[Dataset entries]

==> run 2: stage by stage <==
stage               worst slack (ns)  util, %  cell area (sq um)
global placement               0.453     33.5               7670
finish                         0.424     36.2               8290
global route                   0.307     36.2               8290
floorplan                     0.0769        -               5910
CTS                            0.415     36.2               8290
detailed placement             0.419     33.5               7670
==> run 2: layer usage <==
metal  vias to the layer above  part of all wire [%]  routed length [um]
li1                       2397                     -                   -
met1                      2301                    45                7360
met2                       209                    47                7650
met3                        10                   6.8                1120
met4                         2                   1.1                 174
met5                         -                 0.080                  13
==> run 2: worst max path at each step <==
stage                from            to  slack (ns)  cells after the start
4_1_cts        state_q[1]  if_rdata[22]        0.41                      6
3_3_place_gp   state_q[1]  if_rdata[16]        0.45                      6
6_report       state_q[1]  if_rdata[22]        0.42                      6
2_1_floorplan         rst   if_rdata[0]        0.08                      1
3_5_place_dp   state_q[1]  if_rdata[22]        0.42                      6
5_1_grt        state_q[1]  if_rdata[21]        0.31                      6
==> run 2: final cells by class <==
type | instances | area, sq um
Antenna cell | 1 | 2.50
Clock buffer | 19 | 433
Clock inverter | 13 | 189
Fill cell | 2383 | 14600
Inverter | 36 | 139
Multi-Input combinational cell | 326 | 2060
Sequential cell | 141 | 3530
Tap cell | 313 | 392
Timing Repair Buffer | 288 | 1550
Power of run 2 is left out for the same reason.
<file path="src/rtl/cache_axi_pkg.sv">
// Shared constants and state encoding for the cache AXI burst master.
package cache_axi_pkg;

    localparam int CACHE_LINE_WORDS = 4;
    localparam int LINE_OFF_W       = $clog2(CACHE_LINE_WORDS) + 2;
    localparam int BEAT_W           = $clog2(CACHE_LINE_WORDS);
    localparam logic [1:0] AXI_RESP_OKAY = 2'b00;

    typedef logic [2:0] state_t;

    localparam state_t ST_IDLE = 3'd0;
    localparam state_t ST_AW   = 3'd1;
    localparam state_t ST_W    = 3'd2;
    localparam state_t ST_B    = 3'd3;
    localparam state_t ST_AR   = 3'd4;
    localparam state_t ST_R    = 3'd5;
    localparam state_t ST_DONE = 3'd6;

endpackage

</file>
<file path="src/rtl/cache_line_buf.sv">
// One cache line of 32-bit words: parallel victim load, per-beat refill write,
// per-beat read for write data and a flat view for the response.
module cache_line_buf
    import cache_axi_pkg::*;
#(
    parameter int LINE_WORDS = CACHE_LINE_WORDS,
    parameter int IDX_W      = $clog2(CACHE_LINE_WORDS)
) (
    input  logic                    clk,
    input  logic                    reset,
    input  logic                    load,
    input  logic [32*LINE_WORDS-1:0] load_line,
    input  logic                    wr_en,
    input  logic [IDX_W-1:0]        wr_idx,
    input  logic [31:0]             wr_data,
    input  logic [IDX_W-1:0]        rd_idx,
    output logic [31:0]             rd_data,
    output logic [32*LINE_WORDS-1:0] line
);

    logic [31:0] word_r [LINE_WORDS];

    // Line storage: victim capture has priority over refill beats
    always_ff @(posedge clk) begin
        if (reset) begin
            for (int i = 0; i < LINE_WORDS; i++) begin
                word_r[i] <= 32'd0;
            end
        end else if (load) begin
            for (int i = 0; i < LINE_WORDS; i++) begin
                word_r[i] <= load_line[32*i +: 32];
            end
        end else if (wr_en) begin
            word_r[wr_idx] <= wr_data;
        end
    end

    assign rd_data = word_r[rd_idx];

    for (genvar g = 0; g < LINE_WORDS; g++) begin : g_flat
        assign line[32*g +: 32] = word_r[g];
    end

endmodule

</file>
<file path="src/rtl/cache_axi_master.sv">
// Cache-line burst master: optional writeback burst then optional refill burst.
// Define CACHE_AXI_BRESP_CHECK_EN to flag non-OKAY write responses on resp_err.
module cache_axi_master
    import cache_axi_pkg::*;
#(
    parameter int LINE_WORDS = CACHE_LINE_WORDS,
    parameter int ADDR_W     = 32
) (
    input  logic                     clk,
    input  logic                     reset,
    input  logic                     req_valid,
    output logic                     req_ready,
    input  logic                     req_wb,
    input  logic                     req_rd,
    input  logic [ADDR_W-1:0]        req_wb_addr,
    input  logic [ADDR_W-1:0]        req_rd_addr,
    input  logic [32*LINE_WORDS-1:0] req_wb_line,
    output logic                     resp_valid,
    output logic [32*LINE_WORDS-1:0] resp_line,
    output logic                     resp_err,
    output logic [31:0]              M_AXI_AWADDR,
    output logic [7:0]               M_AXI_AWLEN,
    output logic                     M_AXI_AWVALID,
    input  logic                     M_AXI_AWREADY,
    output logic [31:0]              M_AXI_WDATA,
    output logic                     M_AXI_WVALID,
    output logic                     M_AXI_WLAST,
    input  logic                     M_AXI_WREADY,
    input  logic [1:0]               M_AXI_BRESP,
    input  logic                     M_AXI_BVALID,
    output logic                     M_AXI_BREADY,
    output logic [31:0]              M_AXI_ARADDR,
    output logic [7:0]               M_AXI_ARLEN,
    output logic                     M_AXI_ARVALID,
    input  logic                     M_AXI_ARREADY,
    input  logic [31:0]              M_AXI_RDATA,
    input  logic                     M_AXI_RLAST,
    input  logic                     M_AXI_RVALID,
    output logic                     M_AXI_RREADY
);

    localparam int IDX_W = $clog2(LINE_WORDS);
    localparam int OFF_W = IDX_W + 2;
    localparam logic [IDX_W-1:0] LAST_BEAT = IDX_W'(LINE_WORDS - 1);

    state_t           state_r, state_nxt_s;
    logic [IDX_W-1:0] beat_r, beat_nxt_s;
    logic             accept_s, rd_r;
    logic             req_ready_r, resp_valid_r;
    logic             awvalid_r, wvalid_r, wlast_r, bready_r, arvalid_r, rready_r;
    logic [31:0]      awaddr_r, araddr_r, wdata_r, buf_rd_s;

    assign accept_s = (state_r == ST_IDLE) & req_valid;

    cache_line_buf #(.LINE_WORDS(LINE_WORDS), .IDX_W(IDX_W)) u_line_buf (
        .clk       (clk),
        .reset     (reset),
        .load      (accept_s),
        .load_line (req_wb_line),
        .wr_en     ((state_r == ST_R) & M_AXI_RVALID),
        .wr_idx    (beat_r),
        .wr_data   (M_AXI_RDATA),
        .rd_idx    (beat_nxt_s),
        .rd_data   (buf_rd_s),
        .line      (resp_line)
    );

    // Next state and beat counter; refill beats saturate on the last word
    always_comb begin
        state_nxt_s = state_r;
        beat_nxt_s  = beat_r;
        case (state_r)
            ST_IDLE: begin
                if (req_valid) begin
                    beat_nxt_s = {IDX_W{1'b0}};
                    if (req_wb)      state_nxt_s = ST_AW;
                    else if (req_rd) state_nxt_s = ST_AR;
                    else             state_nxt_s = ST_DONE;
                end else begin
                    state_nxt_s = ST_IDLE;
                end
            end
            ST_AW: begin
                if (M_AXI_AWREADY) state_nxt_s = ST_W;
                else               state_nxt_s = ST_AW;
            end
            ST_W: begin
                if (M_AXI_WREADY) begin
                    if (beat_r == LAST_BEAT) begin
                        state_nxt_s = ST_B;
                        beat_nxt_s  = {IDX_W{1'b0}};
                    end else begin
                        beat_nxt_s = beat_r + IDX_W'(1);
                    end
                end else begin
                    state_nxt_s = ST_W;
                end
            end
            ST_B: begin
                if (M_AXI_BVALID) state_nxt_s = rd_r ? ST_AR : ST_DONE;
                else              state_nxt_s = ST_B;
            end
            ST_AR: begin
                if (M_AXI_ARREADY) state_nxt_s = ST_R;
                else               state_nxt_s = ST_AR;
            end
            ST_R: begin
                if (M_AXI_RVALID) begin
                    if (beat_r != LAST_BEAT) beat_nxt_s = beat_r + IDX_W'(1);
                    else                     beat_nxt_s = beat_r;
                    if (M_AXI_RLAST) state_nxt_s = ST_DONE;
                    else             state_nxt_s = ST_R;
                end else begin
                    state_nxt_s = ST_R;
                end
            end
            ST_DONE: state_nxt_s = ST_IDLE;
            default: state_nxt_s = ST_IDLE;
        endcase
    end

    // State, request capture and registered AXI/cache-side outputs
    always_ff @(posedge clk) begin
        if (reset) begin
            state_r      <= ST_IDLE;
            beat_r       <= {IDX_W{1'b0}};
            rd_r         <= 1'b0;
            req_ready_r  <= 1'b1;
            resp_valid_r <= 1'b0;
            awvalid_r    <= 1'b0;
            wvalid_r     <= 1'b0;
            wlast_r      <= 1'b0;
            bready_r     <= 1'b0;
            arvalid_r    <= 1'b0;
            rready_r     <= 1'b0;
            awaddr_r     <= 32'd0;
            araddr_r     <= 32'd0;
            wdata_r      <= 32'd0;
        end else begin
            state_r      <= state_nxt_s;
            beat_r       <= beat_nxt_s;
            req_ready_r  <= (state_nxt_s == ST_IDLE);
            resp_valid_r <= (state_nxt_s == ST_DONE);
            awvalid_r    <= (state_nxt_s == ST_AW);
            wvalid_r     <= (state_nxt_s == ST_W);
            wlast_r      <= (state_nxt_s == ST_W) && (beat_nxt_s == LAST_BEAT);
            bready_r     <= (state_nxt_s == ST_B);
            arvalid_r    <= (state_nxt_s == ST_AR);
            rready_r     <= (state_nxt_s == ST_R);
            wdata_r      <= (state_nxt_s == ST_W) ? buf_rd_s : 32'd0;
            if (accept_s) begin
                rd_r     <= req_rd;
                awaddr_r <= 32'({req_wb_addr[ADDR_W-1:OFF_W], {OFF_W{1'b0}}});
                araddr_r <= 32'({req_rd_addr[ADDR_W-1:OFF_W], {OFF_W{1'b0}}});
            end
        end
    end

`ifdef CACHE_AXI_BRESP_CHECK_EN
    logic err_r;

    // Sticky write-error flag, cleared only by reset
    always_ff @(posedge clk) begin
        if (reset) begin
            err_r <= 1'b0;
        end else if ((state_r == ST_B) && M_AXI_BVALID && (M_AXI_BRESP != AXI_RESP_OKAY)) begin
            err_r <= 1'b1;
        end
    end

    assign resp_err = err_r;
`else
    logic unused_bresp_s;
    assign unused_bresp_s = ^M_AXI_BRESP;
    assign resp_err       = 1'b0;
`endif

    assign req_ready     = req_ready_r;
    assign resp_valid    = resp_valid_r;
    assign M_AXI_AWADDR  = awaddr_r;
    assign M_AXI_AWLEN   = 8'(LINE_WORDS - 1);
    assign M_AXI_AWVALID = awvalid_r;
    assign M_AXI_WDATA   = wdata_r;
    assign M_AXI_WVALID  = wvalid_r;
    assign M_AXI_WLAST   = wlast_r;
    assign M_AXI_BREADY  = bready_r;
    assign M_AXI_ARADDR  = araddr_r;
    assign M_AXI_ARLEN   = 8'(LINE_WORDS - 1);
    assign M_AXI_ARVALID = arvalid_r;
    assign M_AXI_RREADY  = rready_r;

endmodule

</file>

==

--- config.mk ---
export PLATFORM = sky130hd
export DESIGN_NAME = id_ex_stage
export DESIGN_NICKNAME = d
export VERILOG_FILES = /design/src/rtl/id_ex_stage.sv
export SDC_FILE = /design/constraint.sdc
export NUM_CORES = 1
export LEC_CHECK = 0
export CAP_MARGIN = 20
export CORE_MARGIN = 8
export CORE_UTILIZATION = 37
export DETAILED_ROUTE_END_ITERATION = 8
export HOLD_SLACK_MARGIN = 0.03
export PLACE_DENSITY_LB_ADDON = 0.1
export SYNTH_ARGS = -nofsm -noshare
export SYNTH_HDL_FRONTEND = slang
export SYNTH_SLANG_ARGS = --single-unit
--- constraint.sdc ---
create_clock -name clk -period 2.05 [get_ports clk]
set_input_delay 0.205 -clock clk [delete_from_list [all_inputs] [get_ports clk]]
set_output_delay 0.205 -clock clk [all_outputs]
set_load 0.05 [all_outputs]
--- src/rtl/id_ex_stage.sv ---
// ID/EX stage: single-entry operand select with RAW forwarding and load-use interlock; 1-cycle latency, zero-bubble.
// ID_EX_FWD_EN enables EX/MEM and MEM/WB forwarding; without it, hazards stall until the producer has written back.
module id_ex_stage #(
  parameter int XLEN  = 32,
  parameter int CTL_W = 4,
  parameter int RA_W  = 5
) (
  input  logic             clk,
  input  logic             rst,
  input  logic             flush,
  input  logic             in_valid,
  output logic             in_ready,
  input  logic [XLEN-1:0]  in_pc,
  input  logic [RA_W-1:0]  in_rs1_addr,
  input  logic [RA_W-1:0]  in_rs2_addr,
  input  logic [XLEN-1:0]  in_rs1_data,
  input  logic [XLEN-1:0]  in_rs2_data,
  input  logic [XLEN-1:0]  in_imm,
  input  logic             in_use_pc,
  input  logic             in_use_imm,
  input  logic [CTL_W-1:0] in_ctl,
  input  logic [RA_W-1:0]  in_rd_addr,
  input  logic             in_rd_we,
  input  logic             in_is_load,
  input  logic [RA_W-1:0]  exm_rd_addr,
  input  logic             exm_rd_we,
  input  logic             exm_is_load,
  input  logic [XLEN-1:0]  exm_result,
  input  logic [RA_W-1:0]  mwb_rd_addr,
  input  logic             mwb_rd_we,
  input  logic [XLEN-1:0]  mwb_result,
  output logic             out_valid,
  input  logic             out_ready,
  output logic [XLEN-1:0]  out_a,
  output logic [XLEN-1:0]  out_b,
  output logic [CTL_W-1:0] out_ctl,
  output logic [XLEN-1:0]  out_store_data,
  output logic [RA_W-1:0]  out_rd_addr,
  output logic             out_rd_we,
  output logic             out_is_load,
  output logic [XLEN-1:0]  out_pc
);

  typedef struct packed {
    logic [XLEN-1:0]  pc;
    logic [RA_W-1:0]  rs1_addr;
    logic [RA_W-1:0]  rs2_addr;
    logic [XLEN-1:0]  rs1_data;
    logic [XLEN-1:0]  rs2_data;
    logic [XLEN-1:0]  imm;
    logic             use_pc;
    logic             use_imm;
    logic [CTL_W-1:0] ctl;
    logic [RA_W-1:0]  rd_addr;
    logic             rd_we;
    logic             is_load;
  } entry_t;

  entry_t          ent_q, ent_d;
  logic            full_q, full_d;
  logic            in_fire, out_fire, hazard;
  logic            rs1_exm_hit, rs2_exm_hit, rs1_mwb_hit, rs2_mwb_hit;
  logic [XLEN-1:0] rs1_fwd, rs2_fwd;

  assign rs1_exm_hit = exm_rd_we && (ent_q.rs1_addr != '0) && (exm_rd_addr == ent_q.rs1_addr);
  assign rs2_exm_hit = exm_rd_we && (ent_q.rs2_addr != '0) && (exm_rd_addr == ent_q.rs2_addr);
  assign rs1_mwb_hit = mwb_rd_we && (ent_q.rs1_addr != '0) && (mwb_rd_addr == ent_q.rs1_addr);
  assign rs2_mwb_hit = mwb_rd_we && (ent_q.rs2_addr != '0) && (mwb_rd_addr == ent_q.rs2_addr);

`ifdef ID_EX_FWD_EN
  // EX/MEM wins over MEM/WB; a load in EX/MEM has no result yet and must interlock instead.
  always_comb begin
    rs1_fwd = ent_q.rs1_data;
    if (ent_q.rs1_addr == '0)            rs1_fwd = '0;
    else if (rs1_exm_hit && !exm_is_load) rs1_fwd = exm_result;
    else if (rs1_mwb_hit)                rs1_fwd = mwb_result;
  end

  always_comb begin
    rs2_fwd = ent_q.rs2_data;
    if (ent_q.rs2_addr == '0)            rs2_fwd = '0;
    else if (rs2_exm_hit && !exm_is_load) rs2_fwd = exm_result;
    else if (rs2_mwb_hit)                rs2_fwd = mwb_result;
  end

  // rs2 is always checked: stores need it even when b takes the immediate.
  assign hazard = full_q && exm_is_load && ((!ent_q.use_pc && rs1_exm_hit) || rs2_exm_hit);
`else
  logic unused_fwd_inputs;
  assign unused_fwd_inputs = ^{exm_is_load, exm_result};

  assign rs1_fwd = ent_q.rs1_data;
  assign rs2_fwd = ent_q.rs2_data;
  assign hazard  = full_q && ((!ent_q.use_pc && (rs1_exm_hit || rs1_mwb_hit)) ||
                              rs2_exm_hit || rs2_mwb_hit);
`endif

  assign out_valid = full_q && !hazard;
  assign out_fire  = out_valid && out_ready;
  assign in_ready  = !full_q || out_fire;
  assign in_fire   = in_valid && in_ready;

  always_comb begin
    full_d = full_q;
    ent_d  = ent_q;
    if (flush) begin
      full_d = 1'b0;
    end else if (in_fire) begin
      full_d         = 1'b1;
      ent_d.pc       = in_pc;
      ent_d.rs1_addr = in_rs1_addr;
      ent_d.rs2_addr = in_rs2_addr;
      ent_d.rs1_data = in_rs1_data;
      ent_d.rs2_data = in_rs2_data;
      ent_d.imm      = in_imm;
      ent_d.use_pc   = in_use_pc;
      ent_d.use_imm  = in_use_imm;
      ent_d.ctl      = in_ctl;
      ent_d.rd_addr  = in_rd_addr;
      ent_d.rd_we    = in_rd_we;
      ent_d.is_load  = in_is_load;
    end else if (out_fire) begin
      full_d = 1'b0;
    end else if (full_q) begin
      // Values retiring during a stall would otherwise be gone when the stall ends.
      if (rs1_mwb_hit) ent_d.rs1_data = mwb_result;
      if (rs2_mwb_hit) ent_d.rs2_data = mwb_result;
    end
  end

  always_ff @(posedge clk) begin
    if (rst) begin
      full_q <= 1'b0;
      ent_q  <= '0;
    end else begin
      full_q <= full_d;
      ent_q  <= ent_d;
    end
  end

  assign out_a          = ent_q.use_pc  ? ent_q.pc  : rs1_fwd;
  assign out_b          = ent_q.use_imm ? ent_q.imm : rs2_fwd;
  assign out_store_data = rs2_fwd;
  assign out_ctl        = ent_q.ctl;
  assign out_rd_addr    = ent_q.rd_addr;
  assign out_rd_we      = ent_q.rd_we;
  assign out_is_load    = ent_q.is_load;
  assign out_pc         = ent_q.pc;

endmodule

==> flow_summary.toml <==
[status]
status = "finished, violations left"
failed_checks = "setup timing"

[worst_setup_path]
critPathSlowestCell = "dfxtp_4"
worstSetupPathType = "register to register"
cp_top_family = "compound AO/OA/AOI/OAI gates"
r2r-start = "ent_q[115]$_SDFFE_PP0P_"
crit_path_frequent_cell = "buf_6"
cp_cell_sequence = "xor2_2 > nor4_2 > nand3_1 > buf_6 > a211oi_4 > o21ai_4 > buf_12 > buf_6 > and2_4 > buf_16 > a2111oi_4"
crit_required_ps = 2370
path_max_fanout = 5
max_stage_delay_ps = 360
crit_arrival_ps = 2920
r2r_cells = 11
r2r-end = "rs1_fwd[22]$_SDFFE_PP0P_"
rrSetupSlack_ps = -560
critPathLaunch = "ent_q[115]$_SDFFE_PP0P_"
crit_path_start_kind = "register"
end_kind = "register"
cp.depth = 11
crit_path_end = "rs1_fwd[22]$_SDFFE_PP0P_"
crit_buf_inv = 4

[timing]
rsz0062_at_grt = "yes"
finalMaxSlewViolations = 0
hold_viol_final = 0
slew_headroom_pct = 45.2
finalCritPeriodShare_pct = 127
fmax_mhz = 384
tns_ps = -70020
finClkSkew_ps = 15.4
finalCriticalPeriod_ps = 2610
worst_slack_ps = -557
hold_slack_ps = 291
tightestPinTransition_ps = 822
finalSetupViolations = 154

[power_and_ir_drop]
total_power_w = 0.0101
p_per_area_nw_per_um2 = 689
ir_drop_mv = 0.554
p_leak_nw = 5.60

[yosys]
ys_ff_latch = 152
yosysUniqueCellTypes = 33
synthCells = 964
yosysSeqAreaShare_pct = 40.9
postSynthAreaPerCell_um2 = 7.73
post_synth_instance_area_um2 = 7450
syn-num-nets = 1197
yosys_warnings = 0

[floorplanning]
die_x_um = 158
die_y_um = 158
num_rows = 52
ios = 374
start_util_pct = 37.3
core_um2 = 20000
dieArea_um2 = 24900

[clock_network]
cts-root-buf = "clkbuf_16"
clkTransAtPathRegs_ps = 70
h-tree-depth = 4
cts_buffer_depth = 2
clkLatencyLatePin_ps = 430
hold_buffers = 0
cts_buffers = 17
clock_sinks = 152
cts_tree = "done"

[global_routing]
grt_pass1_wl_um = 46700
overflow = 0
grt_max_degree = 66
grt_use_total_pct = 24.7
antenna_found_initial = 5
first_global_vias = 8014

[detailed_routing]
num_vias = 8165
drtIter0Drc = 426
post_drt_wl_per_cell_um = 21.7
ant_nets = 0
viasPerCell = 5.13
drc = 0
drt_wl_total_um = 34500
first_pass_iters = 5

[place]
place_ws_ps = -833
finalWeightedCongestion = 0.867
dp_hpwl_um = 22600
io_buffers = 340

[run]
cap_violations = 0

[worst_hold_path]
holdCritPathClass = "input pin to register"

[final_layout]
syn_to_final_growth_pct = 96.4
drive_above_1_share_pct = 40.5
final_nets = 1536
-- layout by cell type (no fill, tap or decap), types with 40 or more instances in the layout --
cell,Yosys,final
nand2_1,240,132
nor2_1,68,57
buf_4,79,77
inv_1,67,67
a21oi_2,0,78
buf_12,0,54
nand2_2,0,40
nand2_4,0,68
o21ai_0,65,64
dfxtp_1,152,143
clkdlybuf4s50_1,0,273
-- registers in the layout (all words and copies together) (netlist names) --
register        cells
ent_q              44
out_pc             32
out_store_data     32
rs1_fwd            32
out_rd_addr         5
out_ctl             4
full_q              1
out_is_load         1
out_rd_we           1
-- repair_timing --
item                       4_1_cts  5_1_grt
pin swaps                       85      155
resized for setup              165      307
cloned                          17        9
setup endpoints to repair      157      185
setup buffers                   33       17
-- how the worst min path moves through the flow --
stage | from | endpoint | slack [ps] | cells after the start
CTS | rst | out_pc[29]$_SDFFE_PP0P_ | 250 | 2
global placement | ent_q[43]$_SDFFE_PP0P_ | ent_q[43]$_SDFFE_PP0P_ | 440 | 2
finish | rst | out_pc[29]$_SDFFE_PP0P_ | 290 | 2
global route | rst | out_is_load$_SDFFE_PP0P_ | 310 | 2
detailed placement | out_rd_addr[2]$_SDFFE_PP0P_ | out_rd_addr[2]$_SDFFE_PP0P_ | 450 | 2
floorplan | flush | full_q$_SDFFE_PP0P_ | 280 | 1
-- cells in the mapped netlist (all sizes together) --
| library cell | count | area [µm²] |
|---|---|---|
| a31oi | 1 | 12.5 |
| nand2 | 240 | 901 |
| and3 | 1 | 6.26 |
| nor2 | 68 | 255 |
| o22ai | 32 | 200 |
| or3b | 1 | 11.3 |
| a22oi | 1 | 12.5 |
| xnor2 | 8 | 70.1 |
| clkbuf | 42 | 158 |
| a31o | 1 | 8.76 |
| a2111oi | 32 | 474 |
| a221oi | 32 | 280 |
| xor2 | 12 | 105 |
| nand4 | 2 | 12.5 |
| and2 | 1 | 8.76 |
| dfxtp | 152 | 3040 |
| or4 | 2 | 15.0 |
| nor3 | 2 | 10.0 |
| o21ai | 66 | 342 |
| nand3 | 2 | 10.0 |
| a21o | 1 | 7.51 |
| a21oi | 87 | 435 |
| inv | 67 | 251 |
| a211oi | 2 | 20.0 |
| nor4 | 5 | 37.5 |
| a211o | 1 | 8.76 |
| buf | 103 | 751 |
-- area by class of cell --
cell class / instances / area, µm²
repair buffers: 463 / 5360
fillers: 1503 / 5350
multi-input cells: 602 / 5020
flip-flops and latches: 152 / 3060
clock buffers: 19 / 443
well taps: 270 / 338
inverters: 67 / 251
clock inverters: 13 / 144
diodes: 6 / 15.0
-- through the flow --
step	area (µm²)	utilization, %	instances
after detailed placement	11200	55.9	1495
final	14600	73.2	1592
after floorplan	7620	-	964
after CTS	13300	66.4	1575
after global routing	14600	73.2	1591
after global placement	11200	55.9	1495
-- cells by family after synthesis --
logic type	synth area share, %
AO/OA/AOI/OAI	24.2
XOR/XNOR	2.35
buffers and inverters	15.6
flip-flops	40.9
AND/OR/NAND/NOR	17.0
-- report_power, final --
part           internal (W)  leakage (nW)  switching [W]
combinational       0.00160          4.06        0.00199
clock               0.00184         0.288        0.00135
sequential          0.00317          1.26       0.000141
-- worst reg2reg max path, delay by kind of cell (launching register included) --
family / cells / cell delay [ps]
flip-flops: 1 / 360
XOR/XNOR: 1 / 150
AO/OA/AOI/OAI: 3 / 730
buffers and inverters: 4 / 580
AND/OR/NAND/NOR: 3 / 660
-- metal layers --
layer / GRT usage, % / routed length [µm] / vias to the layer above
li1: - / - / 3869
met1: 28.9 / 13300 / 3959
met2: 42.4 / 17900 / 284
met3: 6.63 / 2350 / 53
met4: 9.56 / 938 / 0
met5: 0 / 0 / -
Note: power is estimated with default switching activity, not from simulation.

### Your objective
Nothing should appear in the answer except the lines above from the line with "Clock buffer | 19 | 433" through the line with "Timing Repair Buffer | 288 | 1550", both included, written out exactly.

### Worked solution
Clock buffer | 19 | 433
Clock inverter | 13 | 189
Fill cell | 2383 | 14600
Inverter | 36 | 139
Multi-Input combinational cell | 326 | 2060
Sequential cell | 141 | 3530
Tap cell | 313 | 392
Timing Repair Buffer | 288 | 1550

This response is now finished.